The chemo show began on November 28, 2011 will end today, March 12, 2012. It has not been a long running production but it has been eventful. I have never been alone during this time as my sweet Jesus has held my hand, walked beside me and so many times He has carried me when I did not feel I could go on. He promises that He will never leave us and He hasn't left me for one nano second. I give Him all the praise for holding me and allowing me to cry on His shoulder when the tough times hit. Words seems so little coming from me for all that He has done. My praises go out to You, sweet Jesus.

My family has been with me and rejoiced with me during the good times and suffered with me during the bad times. They have supported me with words, tears, their love, and most of all being here to listen to me when the times were tough. They have gone way beyond the call of family as I hit the lows and celebrated the highs and yet they still love me and have supported me through this production/journey of chemo. They have cried with me and cried silently I know during this time. I know they celebrate with me today as the show/chemo journey began and ends. All my love and my many many thanks go out to you all.

My sweet friend, Alverna, who has traveled the chemo road with me. She has taken me to appointments with doctors, she has taken me to my chemo treatments and sat beside me for support, gotten me food and drink as I needed it, she has watched me sleep during the beginning of the round of chemo after the Benadryl was injected. She has laughed with me and cried with me along the way. Her role in this production/journey has been priceless and again words seem so little for all she has done. Thank you sweet friend for being with me as we traveled this road.

My medical team at the Center is priceless. If this show had a budget, they would need it all. The doctors, the nurses, pharmacy ladies, nurse navigator, the many volunteers have always greeted me with a smile on their face and allowed me to be leading lady while they cared for me. They have all listened and answered my questions to the greatest extent possible. They have guided me through fatigue, constipation, thrush, mouth sores, and much more and all the while they have all treated me as a person while doing it all. I never have felt like a number (so to speak) to any of them. Many thanks and great appreciation to you all you for your support, guidance, help and treat the people in the cancer treatment show. These folks included myself, we didn't ask for the role but you all have made us feel truly like leading men and women.

I have met so many brave women who have share their incredible stories/journeys with me during this time. I have gained great insight as to what they have gone through and are still going through. These friendships are priceless. Can I tell you I know all their names ... no, but Jesus knows their names and that's what really matters. We greet each other with smiles and we find out what is going on in each others lives and treatments. We embrace as if long time friends and we love each other. Thank you sweet friends for all you have brought to my life.

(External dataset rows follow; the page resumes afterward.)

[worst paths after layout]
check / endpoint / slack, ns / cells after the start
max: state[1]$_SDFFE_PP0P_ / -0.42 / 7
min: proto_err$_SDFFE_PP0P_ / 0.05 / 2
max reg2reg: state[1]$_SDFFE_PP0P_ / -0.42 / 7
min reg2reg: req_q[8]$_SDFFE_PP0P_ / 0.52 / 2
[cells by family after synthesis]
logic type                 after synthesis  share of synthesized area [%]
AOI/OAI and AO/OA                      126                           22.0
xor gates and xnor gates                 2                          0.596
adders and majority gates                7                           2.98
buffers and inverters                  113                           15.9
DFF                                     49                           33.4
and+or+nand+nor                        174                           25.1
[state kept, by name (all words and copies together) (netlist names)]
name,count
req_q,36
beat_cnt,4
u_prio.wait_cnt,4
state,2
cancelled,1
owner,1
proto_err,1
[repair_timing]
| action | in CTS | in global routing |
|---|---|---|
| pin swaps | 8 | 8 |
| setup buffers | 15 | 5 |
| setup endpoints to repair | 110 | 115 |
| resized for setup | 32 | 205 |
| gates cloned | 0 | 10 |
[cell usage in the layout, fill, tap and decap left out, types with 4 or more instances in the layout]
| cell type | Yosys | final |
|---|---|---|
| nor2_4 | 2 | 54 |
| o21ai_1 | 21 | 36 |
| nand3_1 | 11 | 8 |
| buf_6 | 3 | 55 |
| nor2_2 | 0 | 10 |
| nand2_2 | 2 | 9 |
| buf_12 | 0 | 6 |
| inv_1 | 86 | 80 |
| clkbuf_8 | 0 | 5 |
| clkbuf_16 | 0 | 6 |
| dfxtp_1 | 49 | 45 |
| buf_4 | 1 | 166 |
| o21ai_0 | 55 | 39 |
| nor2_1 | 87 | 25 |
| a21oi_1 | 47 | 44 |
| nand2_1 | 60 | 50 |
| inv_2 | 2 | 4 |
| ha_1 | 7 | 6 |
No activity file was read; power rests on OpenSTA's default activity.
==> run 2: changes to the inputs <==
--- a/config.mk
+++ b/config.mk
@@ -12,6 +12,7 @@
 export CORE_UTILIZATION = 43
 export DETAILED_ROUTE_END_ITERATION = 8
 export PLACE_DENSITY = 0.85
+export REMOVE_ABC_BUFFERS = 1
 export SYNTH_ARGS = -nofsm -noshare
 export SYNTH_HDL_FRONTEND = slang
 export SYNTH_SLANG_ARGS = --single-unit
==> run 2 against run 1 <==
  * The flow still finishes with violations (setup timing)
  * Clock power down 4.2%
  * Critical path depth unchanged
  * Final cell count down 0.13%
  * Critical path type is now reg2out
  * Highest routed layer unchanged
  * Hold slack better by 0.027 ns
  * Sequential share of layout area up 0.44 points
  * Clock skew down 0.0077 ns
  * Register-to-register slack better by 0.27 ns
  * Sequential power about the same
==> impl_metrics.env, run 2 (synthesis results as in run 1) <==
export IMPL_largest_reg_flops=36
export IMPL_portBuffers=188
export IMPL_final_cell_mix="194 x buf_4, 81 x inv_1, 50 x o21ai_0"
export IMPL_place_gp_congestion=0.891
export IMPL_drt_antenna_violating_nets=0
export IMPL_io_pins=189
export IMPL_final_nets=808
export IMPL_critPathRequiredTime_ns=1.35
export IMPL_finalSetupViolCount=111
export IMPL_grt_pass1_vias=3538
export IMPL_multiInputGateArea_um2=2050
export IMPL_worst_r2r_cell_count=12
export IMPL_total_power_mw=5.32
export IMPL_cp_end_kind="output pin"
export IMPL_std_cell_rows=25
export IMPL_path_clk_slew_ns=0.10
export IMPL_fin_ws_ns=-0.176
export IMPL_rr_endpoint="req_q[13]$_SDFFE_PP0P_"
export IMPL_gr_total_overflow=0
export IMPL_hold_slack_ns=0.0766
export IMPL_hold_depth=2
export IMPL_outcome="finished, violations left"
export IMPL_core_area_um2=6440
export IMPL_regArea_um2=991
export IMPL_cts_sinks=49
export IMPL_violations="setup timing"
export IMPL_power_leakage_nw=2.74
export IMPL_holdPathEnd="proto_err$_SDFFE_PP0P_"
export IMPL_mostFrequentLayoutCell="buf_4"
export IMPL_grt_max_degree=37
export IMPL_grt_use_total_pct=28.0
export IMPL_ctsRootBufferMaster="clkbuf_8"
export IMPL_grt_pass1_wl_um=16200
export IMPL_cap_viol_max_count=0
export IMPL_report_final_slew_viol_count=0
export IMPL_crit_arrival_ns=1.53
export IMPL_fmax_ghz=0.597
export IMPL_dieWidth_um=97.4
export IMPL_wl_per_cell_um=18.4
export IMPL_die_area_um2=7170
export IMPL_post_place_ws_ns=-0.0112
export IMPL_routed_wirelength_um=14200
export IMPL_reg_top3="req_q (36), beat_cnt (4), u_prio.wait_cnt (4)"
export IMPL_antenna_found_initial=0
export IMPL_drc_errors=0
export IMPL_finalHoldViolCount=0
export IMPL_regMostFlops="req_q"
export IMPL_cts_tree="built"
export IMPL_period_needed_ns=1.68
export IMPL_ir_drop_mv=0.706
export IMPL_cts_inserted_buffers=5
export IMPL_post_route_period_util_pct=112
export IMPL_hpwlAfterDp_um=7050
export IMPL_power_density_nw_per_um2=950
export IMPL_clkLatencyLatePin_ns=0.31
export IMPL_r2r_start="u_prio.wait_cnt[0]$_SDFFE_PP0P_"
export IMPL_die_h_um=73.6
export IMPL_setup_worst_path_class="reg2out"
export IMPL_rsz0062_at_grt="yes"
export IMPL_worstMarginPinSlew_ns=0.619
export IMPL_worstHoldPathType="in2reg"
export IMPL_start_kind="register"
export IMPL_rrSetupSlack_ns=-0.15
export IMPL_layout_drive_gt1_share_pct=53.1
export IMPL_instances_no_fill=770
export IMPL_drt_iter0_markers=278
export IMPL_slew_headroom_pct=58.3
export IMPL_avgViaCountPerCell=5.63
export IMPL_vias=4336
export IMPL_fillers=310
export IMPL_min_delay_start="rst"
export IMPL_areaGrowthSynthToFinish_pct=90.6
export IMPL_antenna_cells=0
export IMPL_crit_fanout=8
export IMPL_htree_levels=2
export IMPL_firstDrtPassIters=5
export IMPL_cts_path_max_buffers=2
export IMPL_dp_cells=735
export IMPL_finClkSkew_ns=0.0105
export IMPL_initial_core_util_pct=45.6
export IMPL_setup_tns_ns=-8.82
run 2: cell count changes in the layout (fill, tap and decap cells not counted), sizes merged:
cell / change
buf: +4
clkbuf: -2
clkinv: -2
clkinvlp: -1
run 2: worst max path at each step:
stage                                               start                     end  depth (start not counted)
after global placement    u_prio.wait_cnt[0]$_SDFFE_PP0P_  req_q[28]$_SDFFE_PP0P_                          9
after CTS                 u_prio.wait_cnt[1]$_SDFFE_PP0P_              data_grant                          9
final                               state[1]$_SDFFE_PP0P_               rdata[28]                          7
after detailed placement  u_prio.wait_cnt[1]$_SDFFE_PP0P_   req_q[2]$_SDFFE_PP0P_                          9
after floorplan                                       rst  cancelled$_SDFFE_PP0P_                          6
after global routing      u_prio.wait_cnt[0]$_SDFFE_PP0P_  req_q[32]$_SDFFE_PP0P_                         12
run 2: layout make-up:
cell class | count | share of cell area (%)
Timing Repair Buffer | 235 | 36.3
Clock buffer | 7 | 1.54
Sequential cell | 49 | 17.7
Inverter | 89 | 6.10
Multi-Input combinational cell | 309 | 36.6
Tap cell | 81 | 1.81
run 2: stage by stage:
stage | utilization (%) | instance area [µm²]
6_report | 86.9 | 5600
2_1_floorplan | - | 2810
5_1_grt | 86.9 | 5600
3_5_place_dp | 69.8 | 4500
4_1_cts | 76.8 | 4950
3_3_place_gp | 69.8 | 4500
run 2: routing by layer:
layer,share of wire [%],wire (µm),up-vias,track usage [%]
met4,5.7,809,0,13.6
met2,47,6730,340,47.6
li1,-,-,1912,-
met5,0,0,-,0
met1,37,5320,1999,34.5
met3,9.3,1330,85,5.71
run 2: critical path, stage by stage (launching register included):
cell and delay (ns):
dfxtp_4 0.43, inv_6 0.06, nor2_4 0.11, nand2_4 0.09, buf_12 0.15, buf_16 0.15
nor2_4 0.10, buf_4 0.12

My friends and co-workers have provided so much support and love during this time. The beautiful cards, letters, emails, phone calls, text messages, flowers and gifts have all been so appreciated. You have loved me and held me close, prayed for me and shared some much needed scripture (thank you G). I have felt so loved and cared for during the good and the bad times. You have allowed me to cry on your shoulder, rejoiced with me when all was well ... Thank you sweet friends and co-workers.

As for me, I am not a leading lady, I am way at the bottom of the cast. I started the role of chemo patient in November 2011, not knowing what to expect, apprehensive as to what would happen and a fear of the unknown. My role has been small compared to all the people I write about above. I have lived the role of chemo patient and I Praise my God for allowing me the privilege of being able to write about His awesome love and all He has done for me in this blog. He has brought many people in to my life and I am so very thankful. Today IT'S SHOWTIME ... the final round of chemo. I am thankful for that and I pray that I get through it with flying colors and I know I will. I can never go wrong with having my Lord and Savior, Jesus Christ right beside me. Thank you sweet Jesus.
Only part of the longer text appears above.